» **EXERCISE BRIEF**: Tell how many lines in the data hold "network", giving that figure alone.

>>>

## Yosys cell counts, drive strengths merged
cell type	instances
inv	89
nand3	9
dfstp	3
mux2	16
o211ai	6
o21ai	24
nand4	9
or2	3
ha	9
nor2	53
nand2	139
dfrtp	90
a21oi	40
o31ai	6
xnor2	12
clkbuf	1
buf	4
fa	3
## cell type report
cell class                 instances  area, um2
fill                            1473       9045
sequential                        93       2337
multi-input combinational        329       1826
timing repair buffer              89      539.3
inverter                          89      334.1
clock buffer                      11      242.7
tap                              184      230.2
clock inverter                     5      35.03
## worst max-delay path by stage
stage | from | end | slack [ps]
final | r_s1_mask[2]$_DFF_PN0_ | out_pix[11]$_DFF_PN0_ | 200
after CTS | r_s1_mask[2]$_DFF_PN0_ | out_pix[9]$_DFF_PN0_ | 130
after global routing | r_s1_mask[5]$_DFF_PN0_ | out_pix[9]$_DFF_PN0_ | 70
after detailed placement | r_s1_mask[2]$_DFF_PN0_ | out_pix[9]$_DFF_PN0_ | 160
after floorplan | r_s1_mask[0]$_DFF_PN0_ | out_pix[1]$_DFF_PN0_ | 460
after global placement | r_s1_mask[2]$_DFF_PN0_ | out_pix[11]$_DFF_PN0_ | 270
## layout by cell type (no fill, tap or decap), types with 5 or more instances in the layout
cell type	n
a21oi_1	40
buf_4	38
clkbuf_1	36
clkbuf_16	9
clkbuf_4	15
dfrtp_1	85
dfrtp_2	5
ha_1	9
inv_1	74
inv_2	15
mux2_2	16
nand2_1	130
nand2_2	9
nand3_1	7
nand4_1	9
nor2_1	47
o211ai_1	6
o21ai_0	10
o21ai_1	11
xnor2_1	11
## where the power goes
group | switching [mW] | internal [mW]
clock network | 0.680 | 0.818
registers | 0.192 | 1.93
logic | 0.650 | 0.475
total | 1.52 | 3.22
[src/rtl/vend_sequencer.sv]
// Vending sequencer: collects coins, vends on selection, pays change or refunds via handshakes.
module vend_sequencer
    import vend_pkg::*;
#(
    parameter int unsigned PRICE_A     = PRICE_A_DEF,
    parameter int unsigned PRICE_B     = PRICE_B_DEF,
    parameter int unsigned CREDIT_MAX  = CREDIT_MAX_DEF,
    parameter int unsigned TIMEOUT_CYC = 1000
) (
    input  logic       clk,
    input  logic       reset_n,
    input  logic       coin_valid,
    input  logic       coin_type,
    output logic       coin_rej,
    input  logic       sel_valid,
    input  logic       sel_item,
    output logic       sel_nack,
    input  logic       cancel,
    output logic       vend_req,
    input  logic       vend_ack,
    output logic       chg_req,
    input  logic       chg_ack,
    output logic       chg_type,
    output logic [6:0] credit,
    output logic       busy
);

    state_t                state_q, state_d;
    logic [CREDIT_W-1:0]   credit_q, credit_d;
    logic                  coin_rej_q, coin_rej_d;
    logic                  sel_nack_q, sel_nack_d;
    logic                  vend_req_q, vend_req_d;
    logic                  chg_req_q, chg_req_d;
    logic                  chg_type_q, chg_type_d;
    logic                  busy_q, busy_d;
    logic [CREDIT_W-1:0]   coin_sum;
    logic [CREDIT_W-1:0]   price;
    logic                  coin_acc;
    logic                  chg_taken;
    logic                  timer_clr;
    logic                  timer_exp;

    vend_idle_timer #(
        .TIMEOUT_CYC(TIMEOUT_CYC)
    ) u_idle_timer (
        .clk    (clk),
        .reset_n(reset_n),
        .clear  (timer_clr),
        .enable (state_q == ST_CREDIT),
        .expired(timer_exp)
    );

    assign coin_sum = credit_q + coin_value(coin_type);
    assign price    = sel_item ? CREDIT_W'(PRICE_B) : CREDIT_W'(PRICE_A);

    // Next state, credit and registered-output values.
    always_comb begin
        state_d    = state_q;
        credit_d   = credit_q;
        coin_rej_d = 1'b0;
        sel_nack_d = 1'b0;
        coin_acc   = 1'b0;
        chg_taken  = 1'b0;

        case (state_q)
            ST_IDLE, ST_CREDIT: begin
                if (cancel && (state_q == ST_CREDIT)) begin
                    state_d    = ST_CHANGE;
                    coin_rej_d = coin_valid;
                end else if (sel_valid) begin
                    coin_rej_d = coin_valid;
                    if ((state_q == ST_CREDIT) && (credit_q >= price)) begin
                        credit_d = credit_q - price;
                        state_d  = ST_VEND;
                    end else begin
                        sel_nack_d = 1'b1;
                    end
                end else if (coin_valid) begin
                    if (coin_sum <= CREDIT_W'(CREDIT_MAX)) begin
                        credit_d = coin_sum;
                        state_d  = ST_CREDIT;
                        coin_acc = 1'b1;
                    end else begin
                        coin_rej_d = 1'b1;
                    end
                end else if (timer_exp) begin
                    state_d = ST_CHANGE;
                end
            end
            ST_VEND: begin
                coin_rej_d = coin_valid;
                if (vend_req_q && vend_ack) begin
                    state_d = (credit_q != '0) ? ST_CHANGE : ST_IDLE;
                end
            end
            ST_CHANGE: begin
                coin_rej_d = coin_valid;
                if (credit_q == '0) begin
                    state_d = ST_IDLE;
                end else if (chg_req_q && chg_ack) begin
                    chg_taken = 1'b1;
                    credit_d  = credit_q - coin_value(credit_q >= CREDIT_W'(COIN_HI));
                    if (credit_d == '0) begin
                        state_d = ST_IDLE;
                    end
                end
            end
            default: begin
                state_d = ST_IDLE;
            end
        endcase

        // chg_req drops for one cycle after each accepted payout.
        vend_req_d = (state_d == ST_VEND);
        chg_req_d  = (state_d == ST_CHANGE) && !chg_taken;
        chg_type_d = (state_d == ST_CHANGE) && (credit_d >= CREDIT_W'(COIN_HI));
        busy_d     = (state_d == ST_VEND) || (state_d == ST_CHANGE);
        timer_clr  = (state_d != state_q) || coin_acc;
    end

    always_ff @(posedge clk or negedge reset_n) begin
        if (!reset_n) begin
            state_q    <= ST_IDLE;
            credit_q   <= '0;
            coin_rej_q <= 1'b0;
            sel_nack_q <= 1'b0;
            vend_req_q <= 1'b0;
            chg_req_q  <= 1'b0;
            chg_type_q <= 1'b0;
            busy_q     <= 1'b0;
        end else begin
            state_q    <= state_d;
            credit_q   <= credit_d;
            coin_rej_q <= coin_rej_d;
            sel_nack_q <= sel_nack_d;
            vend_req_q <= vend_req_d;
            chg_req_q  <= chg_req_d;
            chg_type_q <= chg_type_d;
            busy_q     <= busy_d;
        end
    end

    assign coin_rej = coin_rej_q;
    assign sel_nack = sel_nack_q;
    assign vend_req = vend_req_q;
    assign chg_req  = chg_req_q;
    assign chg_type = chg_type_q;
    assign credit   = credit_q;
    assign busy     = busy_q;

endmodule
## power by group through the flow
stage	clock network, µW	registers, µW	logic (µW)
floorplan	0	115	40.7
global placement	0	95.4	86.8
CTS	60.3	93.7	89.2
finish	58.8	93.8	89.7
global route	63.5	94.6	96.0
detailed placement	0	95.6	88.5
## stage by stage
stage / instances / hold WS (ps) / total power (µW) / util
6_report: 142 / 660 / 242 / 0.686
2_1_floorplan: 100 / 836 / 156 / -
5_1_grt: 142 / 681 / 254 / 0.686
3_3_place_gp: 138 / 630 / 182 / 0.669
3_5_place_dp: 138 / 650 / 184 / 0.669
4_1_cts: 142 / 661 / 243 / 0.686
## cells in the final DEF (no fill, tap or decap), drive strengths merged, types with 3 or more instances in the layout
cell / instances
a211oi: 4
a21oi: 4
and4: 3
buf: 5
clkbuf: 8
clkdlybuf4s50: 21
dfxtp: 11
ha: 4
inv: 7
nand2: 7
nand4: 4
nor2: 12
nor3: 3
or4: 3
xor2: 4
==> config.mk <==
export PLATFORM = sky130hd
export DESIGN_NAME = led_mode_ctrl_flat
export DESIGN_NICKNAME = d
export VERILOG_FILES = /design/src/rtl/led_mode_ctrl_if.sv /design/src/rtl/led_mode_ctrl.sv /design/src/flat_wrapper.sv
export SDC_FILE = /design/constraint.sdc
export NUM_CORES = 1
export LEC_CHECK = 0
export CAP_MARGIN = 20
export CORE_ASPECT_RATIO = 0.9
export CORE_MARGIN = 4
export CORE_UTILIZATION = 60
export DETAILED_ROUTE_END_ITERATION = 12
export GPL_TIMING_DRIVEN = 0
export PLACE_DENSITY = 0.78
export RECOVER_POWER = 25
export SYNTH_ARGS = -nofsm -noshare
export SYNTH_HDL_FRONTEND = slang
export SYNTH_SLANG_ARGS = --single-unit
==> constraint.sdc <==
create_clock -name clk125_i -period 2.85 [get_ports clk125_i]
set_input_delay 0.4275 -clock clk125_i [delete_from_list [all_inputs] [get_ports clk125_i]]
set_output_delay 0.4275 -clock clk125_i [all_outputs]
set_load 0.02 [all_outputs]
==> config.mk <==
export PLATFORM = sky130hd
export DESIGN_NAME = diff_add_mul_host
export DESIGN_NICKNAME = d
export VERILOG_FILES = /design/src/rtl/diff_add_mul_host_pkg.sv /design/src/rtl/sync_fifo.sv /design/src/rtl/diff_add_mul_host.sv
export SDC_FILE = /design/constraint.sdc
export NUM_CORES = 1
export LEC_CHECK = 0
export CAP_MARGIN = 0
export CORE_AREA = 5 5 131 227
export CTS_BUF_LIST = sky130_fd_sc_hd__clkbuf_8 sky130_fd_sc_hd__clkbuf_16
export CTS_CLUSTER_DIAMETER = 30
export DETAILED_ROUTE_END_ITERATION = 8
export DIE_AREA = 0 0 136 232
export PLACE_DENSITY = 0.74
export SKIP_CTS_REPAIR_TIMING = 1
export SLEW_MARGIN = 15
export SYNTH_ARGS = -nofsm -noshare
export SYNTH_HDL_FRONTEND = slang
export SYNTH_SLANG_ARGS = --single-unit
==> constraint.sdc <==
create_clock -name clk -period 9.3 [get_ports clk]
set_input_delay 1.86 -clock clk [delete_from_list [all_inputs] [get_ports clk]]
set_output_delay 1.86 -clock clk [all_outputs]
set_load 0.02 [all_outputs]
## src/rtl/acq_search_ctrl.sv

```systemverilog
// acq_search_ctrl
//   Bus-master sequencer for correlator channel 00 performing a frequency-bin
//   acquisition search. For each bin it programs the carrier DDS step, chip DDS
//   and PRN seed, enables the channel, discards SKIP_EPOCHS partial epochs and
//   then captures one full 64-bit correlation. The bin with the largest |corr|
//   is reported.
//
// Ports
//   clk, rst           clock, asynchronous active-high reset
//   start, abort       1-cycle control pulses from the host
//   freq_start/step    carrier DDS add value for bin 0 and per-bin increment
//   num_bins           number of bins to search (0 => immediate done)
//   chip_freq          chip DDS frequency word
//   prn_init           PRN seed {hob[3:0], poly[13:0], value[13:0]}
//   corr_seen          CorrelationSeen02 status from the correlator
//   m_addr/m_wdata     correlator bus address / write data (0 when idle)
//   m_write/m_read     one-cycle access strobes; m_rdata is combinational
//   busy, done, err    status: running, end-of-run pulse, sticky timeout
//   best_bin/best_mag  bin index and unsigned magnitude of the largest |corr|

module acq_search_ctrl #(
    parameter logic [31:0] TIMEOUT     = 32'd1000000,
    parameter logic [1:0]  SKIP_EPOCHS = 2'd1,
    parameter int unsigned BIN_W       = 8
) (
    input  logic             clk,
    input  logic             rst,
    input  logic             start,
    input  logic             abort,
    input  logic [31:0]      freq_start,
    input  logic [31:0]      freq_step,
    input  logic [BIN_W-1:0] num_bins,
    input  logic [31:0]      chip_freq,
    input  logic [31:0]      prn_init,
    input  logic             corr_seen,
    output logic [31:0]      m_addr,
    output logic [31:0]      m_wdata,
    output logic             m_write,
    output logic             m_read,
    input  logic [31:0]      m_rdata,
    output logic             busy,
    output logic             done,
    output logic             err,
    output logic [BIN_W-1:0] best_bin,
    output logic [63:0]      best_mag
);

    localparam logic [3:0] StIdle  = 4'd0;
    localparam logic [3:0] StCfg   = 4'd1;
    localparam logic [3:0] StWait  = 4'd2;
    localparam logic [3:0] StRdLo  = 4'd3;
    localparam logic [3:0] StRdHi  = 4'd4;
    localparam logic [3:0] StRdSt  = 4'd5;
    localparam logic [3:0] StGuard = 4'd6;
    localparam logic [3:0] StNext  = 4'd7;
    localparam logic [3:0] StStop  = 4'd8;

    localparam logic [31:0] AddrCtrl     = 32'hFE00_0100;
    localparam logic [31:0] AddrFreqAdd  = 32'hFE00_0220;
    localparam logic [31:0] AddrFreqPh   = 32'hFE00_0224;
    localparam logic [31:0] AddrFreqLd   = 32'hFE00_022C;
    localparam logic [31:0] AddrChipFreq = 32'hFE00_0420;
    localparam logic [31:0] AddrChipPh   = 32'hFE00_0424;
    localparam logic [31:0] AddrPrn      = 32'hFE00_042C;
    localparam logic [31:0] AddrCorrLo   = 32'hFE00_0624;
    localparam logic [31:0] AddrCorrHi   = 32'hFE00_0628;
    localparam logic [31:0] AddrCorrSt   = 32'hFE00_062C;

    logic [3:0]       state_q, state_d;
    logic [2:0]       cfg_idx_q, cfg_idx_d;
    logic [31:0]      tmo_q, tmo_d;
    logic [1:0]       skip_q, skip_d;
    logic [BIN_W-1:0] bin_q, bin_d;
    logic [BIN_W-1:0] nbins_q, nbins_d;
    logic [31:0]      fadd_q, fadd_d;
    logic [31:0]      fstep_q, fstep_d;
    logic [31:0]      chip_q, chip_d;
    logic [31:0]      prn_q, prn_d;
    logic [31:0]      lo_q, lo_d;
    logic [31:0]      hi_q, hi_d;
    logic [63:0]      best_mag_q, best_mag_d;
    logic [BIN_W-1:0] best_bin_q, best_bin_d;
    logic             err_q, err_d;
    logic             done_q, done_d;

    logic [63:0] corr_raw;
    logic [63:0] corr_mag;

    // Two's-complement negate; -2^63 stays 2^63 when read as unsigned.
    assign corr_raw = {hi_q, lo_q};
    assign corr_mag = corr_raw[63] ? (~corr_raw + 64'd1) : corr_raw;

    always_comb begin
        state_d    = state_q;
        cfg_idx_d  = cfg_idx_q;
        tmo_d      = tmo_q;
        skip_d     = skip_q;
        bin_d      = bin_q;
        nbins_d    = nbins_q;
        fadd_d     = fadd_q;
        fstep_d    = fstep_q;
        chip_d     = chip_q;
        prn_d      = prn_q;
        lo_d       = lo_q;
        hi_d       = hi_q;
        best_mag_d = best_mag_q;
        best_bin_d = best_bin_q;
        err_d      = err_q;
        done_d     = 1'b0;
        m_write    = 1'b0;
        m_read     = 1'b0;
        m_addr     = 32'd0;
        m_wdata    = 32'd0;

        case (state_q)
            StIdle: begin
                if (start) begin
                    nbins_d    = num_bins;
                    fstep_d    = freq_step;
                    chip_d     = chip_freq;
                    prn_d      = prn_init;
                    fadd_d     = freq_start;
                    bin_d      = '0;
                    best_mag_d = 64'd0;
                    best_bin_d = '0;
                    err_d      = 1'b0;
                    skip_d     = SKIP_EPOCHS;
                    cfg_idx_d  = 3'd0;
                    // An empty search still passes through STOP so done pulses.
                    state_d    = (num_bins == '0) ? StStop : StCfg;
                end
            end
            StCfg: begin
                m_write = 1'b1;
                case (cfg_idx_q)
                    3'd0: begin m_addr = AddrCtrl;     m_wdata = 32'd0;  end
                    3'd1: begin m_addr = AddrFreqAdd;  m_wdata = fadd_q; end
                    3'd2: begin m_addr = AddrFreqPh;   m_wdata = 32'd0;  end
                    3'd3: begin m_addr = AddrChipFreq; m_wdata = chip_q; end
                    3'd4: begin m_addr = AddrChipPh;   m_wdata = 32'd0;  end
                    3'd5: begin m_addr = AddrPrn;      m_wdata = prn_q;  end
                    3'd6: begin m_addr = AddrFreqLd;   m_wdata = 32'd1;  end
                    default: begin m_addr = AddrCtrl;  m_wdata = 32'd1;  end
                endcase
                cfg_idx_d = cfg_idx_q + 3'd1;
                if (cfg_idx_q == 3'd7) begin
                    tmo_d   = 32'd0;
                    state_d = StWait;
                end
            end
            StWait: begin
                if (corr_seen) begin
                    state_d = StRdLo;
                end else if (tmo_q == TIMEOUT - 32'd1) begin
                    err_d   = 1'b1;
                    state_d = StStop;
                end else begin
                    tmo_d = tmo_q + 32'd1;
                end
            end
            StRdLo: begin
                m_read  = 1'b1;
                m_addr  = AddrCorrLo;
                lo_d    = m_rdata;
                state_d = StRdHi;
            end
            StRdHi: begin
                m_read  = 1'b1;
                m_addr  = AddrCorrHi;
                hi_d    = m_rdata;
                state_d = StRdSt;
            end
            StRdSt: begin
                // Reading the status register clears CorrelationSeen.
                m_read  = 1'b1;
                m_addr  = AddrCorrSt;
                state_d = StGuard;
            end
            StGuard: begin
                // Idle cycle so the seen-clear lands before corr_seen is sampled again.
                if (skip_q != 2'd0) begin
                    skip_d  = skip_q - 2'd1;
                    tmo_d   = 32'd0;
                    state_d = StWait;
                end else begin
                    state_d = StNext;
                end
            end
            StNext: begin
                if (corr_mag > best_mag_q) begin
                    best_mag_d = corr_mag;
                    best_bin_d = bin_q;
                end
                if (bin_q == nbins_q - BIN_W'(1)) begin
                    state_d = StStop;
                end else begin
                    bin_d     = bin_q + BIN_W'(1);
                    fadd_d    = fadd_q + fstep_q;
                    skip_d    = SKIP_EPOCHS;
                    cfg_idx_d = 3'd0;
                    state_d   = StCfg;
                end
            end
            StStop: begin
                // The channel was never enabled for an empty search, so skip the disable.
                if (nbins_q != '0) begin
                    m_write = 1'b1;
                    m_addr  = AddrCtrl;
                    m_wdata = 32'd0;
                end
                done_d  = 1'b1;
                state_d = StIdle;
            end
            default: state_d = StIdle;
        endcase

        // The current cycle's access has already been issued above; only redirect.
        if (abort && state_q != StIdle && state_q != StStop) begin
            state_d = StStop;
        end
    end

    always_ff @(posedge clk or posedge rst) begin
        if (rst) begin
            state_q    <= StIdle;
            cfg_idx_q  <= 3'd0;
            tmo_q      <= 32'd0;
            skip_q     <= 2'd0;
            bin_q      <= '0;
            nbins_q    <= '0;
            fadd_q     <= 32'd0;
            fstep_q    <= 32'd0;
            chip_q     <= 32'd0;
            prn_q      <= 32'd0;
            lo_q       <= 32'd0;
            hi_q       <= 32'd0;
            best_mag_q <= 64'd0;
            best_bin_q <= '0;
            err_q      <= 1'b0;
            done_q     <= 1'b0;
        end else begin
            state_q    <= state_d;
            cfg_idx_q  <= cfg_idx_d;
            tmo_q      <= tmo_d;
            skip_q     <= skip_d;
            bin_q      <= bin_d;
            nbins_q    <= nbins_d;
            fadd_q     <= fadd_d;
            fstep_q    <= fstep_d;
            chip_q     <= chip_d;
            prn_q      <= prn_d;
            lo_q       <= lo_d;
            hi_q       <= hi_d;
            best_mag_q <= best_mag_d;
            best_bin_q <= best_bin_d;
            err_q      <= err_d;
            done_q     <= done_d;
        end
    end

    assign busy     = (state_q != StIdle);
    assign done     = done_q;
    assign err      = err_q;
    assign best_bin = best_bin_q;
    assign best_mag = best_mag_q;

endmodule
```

<<<

» **RESULT FOR THIS TASK**: 2